Directions for this task: Within the material below, transcribe exactly the lines from the one holding "localparam logic [15:0] MIN_TICKS" through the one holding "localparam int ST_W = 4;", keeping both ends and skipping the rest.

Supplied material:

===== src/common/wdt_pkg.sv =====
// package for the staged watchdog: register map, fields, timing
// assumes a 250 MHz core clock and a 32-bit Avalon-MM register bus
package wdt_pkg;

  localparam int CLK_HZ       = 250_000_000;
  localparam int UNIT_MS      = 100;
  localparam int UNIT_CYCLES  = (CLK_HZ / 1000) * UNIT_MS;
  localparam int TICK_W       = 25;
  localparam int TIME_W       = 16;

  localparam logic [15:0] MAX_TICKS = 16'hFFFF;
  localparam logic [15:0] MIN_TICKS = 16'h0000;
  localparam logic [31:0] UNIT_MS_VAL = 32'h0000_0064;
  localparam logic [31:0] MAX_MS_VAL  = 32'h0063_FF9C;
  localparam logic [31:0] MIN_MS_VAL  = 32'h0000_0000;

  localparam logic [5:0] OFS_CTRL    = 6'h00;
  localparam logic [5:0] OFS_STATUS  = 6'h04;
  localparam logic [5:0] OFS_DELAY   = 6'h08;
  localparam logic [5:0] OFS_EVENT   = 6'h0C;
  localparam logic [5:0] OFS_RESET   = 6'h10;
  localparam logic [5:0] OFS_EVTYPE  = 6'h14;
  localparam logic [5:0] OFS_IRQ_ST  = 6'h18;
  localparam logic [5:0] OFS_IRQ_MSK = 6'h1C;
  localparam logic [5:0] OFS_UNIT    = 6'h20;
  localparam logic [5:0] OFS_MAXT    = 6'h24;
  localparam logic [5:0] OFS_MINT    = 6'h28;

  localparam int CTRL_START = 0;
  localparam int CTRL_KICK  = 1;
  localparam int CTRL_STOP  = 2;

  localparam int ST_ERR   = 0;
  localparam int ST_EVENT = 1;
  localparam int ST_RESET = 2;
  localparam int ST_KICK_REFUSED = 3;

  localparam int ST_W = 4;
  localparam logic [31:0] RD_UNMAPPED = 32'h0000_0000;

  typedef enum logic [1:0]
  {
    EV_NONE   = 2'b00,
    EV_IRQ    = 2'b01,
    EV_SYSCTL = 2'b10,
    EV_PWRBTN = 2'b11
  } ev_type_t;

  typedef enum logic [1:0]
  {
    S_IDLE  = 2'b00,
    S_DELAY = 2'b01,
    S_EVENT = 2'b10,
    S_RESET = 2'b11
  } wdt_state_t;

  typedef struct packed
  {
    logic        read;
    logic        write;
    logic [5:0]  address;
    logic [31:0] writedata;
  } bus_req_t;

endpackage : wdt_pkg


===== src/hw/staged_watchdog_timer.sv =====
// staged watchdog: delay, optional event, then board reset request
// assumes one 250 MHz clock and a host on a 32-bit Avalon-MM port

// Functional notes
// - delay times from zero to 6553.5 s in 100 ms steps are accepted.
// - a time outside the supported range is refused and flags an error.
// - the unit and the min and max times are readable in milliseconds.
// - at the end of the reset time the board reset process is started.
// - event type is none, interrupt, system control event or power button.
// - at the end of the event time the selected event is raised.
// - a variant without event support ignores event type and event time.
// - start is given after settings and then counting begins.
// - a kick after the delay phase restarts the timer from the delay.
// - stop halts the timer so that no event and no reset follow.
module staged_watchdog_timer #(
  parameter bit HAS_EVENT = 1'b1
) (
  input  wire logic        CLK,
  input  wire logic        RESET_N,
  input  wire logic [5:0]  AVS_ADDRESS,
  input  wire logic        AVS_READ,
  input  wire logic        AVS_WRITE,
  input  wire logic [31:0] AVS_WRITEDATA,
  output logic [31:0]      AVS_READDATA,
  output logic             AVS_WAITREQUEST,
  output logic             IRQ,
  output logic             EV_IRQ_OUT,
  output logic             SYSTEM_CONTROL_EVENT,
  output logic             PWR_BUTTON,
  output logic             BOARD_RESET
);

  wdt_pkg::bus_req_t           req;
  logic                        wait_ff;
  logic [31:0]                 rdata_ff;
  logic [wdt_pkg::TIME_W-1:0]  delay_ff;
  logic [wdt_pkg::TIME_W-1:0]  event_ff;
  logic [wdt_pkg::TIME_W-1:0]  reset_ff;
  wdt_pkg::ev_type_t           evtype_ff;
  logic [wdt_pkg::ST_W-1:0]    irq_st_ff;
  logic [wdt_pkg::ST_W-1:0]    irq_msk_ff;
  logic [wdt_pkg::ST_W-1:0]    ev_set;
  logic [wdt_pkg::TICK_W-1:0]  div_ff;
  logic                        tick;
  logic [wdt_pkg::TIME_W-1:0]  cnt_ff;
  wdt_pkg::wdt_state_t         state_ff;
  wdt_pkg::wdt_state_t         nxt_state;
  logic [wdt_pkg::TIME_W-1:0]  nxt_cnt;
  logic                        wr;
  logic                        do_start;
  logic                        do_kick;
  logic                        do_stop;
  logic                        bad_time;
  logic                        event_on;
  logic                        stage_end;
  logic                        fire_event;
  logic                        fire_reset;
  logic                        kick_refused;
  logic                        irq_ff;
  logic                        ev_irq_ff;
  logic                        ev_sys_ff;
  logic                        ev_pwr_ff;
  logic                        brst_ff;

  assign req.read      = AVS_READ;
  assign req.write     = AVS_WRITE;
  assign req.address   = AVS_ADDRESS;
  assign req.writedata = AVS_WRITEDATA;

  // one wait state; a write lands at the answering edge
  assign wr = req.write && !wait_ff;

  always_ff @(posedge CLK or negedge RESET_N)
  begin
    if (!RESET_N)
      wait_ff <= 1'b1;
    else
      wait_ff <= !((req.read || req.write) && wait_ff);
  end

  assign do_start = wr && req.address == wdt_pkg::OFS_CTRL &&
                    req.writedata[wdt_pkg::CTRL_START];
  assign do_kick  = wr && req.address == wdt_pkg::OFS_CTRL &&
                    req.writedata[wdt_pkg::CTRL_KICK];
  assign do_stop  = wr && req.address == wdt_pkg::OFS_CTRL &&
                    req.writedata[wdt_pkg::CTRL_STOP];

  // time fields wider than 16 bits are out of range
  assign bad_time = wr && (req.address == wdt_pkg::OFS_DELAY ||
                    req.address == wdt_pkg::OFS_EVENT ||
                    req.address == wdt_pkg::OFS_RESET) &&
                    req.writedata[31:16] != 16'h0000;

  always_ff @(posedge CLK or negedge RESET_N)
  begin
    if (!RESET_N)
    begin
      delay_ff <= wdt_pkg::MIN_TICKS;
      event_ff <= wdt_pkg::MIN_TICKS;
      reset_ff <= wdt_pkg::MIN_TICKS;
    end
    else if (wr && !bad_time)
    begin
      if (req.address == wdt_pkg::OFS_DELAY)
        delay_ff <= req.writedata[15:0];
      if (req.address == wdt_pkg::OFS_EVENT && HAS_EVENT)
        event_ff <= req.writedata[15:0];
      if (req.address == wdt_pkg::OFS_RESET)
        reset_ff <= req.writedata[15:0];
    end
  end

  always_ff @(posedge CLK or negedge RESET_N)
  begin
    if (!RESET_N)
      evtype_ff <= wdt_pkg::EV_NONE;
    else if (wr && req.address == wdt_pkg::OFS_EVTYPE && HAS_EVENT)
      evtype_ff <= wdt_pkg::ev_type_t'(req.writedata[1:0]);
  end

  always_ff @(posedge CLK or negedge RESET_N)
  begin
    if (!RESET_N)
      irq_msk_ff <= '0;
    else if (wr && req.address == wdt_pkg::OFS_IRQ_MSK)
      irq_msk_ff <= req.writedata[wdt_pkg::ST_W-1:0];
  end

  // 100 ms tick, held at zero in idle and restarted on each kick
  assign tick = div_ff == wdt_pkg::TICK_W'(wdt_pkg::UNIT_CYCLES - 1);

  always_ff @(posedge CLK or negedge RESET_N)
  begin
    if (!RESET_N)
      div_ff <= '0;
    else if (state_ff == wdt_pkg::S_IDLE || tick || do_kick)
      div_ff <= '0;
    else
      div_ff <= div_ff + 1'b1;
  end

  assign event_on   = HAS_EVENT && evtype_ff != wdt_pkg::EV_NONE;
  assign stage_end  = cnt_ff == '0 && (tick || cnt_ff == '0);
  assign fire_event = state_ff == wdt_pkg::S_EVENT && stage_end &&
                      !do_stop && !do_kick;
  assign fire_reset = state_ff == wdt_pkg::S_RESET && stage_end &&
                      !do_stop && !do_kick;
  assign kick_refused = do_kick && (state_ff == wdt_pkg::S_IDLE ||
                        state_ff == wdt_pkg::S_DELAY);

  // stage sequencer
  always_comb
  begin
    nxt_state = state_ff;
    nxt_cnt   = cnt_ff;
    if (do_stop)
      nxt_state = wdt_pkg::S_IDLE;
    else if (do_start && state_ff == wdt_pkg::S_IDLE)
    begin
      nxt_state = wdt_pkg::S_DELAY;
      nxt_cnt   = delay_ff;
    end
    else if (do_kick && !kick_refused)
    begin
      nxt_state = wdt_pkg::S_DELAY;
      nxt_cnt   = delay_ff;
    end
    else
    begin
      unique case (state_ff)
        wdt_pkg::S_IDLE: nxt_cnt = '0;
        wdt_pkg::S_DELAY,
        wdt_pkg::S_EVENT,
        wdt_pkg::S_RESET:
        begin
          if (cnt_ff != '0 && tick)
            nxt_cnt = cnt_ff - 1'b1;
          else if (cnt_ff == '0)
          begin
            if (state_ff == wdt_pkg::S_DELAY && event_on)
            begin
              nxt_state = wdt_pkg::S_EVENT;
              nxt_cnt   = event_ff;
            end
            else if (state_ff != wdt_pkg::S_RESET)
            begin
              nxt_state = wdt_pkg::S_RESET;
              nxt_cnt   = reset_ff;
            end
            else
              nxt_state = wdt_pkg::S_IDLE;
          end
        end
      endcase
    end
  end

  always_ff @(posedge CLK or negedge RESET_N)
  begin
    if (!RESET_N)
    begin
      state_ff <= wdt_pkg::S_IDLE;
      cnt_ff   <= '0;
    end
    else
    begin
      state_ff <= nxt_state;
      cnt_ff   <= nxt_cnt;
    end
  end

  // event and board reset pulses
  always_ff @(posedge CLK or negedge RESET_N)
  begin
    if (!RESET_N)
    begin
      ev_irq_ff <= 1'b0;
      ev_sys_ff <= 1'b0;
      ev_pwr_ff <= 1'b0;
      brst_ff   <= 1'b0;
    end
    else
    begin
      ev_irq_ff <= fire_event && evtype_ff == wdt_pkg::EV_IRQ;
      ev_sys_ff <= fire_event && evtype_ff == wdt_pkg::EV_SYSCTL;
      ev_pwr_ff <= fire_event && evtype_ff == wdt_pkg::EV_PWRBTN;
      brst_ff   <= fire_reset;
    end
  end

  // sticky status, write one to clear, set wins
  assign ev_set[wdt_pkg::ST_ERR]          = bad_time;
  assign ev_set[wdt_pkg::ST_EVENT]        = fire_event;
  assign ev_set[wdt_pkg::ST_RESET]        = fire_reset;
  assign ev_set[wdt_pkg::ST_KICK_REFUSED] = kick_refused;

  generate
    for (genvar i = 0; i < wdt_pkg::ST_W; i++)
    begin : g_st
      always_ff @(posedge CLK or negedge RESET_N)
      begin
        if (!RESET_N)
          irq_st_ff[i] <= 1'b0;
        else if (ev_set[i])
          irq_st_ff[i] <= 1'b1;
        else if (wr && req.address == wdt_pkg::OFS_IRQ_ST &&
                 req.writedata[i])
          irq_st_ff[i] <= 1'b0;
      end
    end
  endgenerate

  always_ff @(posedge CLK or negedge RESET_N)
  begin
    if (!RESET_N)
      irq_ff <= 1'b0;
    else
      irq_ff <= |(irq_st_ff & irq_msk_ff);
  end

  // read mux
  always_ff @(posedge CLK or negedge RESET_N)
  begin
    if (!RESET_N)
      rdata_ff <= '0;
    else if (req.read && wait_ff)
    begin
      unique case (req.address)
        wdt_pkg::OFS_CTRL:    rdata_ff <= '0;
        wdt_pkg::OFS_STATUS:  rdata_ff <= {28'h0, 1'b0, HAS_EVENT,
                                           state_ff};
        wdt_pkg::OFS_DELAY:   rdata_ff <= {16'h0, delay_ff};
        wdt_pkg::OFS_EVENT:   rdata_ff <= {16'h0, event_ff};
        wdt_pkg::OFS_RESET:   rdata_ff <= {16'h0, reset_ff};
        wdt_pkg::OFS_EVTYPE:  rdata_ff <= {30'h0, evtype_ff};
        wdt_pkg::OFS_IRQ_ST:  rdata_ff <= {28'h0, irq_st_ff};
        wdt_pkg::OFS_IRQ_MSK: rdata_ff <= {28'h0, irq_msk_ff};
        wdt_pkg::OFS_UNIT:    rdata_ff <= wdt_pkg::UNIT_MS_VAL;
        wdt_pkg::OFS_MAXT:    rdata_ff <= wdt_pkg::MAX_MS_VAL;
        wdt_pkg::OFS_MINT:    rdata_ff <= wdt_pkg::MIN_MS_VAL;
        default:              rdata_ff <= wdt_pkg::RD_UNMAPPED;
      endcase
    end
  end

  assign AVS_READDATA         = rdata_ff;
  assign AVS_WAITREQUEST      = wait_ff;
  assign IRQ                  = irq_ff;
  assign EV_IRQ_OUT           = ev_irq_ff;
  assign SYSTEM_CONTROL_EVENT = ev_sys_ff;
  assign PWR_BUTTON           = ev_pwr_ff;
  assign BOARD_RESET          = brst_ff;

  property p_stop_halts;
    @(posedge CLK) disable iff (!RESET_N)
    do_stop |=> state_ff == wdt_pkg::S_IDLE;
  endproperty
  a_stop_halts: assert property (p_stop_halts)
    else $error("stop did not halt timer");

  property p_reset_pulse;
    @(posedge CLK) disable iff (!RESET_N)
    fire_reset |=> BOARD_RESET ##1 !BOARD_RESET;
  endproperty
  a_reset_pulse: assert property (p_reset_pulse)
    else $error("board reset pulse wrong");

  property p_event_type;
    @(posedge CLK) disable iff (!RESET_N)
    fire_event && evtype_ff == wdt_pkg::EV_SYSCTL
      |=> SYSTEM_CONTROL_EVENT && !EV_IRQ_OUT && !PWR_BUTTON;
  endproperty
  a_event_type: assert property (p_event_type)
    else $error("wrong event raised");

  property p_no_event_none;
    @(posedge CLK) disable iff (!RESET_N)
    evtype_ff == wdt_pkg::EV_NONE |-> state_ff != wdt_pkg::S_EVENT ||
      $past(evtype_ff) != wdt_pkg::EV_NONE;
  endproperty
  a_no_event_none: assert property (p_no_event_none)
    else $error("event stage without type");

  property p_kick_restart;
    @(posedge CLK) disable iff (!RESET_N)
    do_kick && !kick_refused && !do_stop
      |=> state_ff == wdt_pkg::S_DELAY && cnt_ff == delay_ff;
  endproperty
  a_kick_restart: assert property (p_kick_restart)
    else $error("kick did not restart delay");

  property p_bad_refused;
    @(posedge CLK) disable iff (!RESET_N)
    bad_time |=> irq_st_ff[wdt_pkg::ST_ERR] && $stable(delay_ff);
  endproperty
  a_bad_refused: assert property (p_bad_refused)
    else $error("bad time accepted");

  property p_start;
    @(posedge CLK) disable iff (!RESET_N)
    do_start && !do_stop && state_ff == wdt_pkg::S_IDLE
      |=> state_ff == wdt_pkg::S_DELAY;
  endproperty
  a_start: assert property (p_start)
    else $error("start did not begin delay");

  property p_delay_to_event;
    @(posedge CLK) disable iff (!RESET_N)
    state_ff == wdt_pkg::S_DELAY && cnt_ff == '0 && event_on &&
      !do_stop && !do_kick |=> state_ff == wdt_pkg::S_EVENT;
  endproperty
  a_delay_to_event: assert property (p_delay_to_event)
    else $error("delay did not lead to event stage");

endmodule : staged_watchdog_timer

Output below:
  localparam logic [15:0] MIN_TICKS = 16'h0000;
  localparam logic [31:0] UNIT_MS_VAL = 32'h0000_0064;
  localparam logic [31:0] MAX_MS_VAL  = 32'h0063_FF9C;
  localparam logic [31:0] MIN_MS_VAL  = 32'h0000_0000;

  localparam logic [5:0] OFS_CTRL    = 6'h00;
  localparam logic [5:0] OFS_STATUS  = 6'h04;
  localparam logic [5:0] OFS_DELAY   = 6'h08;
  localparam logic [5:0] OFS_EVENT   = 6'h0C;
  localparam logic [5:0] OFS_RESET   = 6'h10;
  localparam logic [5:0] OFS_EVTYPE  = 6'h14;
  localparam logic [5:0] OFS_IRQ_ST  = 6'h18;
  localparam logic [5:0] OFS_IRQ_MSK = 6'h1C;
  localparam logic [5:0] OFS_UNIT    = 6'h20;
  localparam logic [5:0] OFS_MAXT    = 6'h24;
  localparam logic [5:0] OFS_MINT    = 6'h28;

  localparam int CTRL_START = 0;
  localparam int CTRL_KICK  = 1;
  localparam int CTRL_STOP  = 2;

  localparam int ST_ERR   = 0;
  localparam int ST_EVENT = 1;
  localparam int ST_RESET = 2;
  localparam int ST_KICK_REFUSED = 3;

  localparam int ST_W = 4;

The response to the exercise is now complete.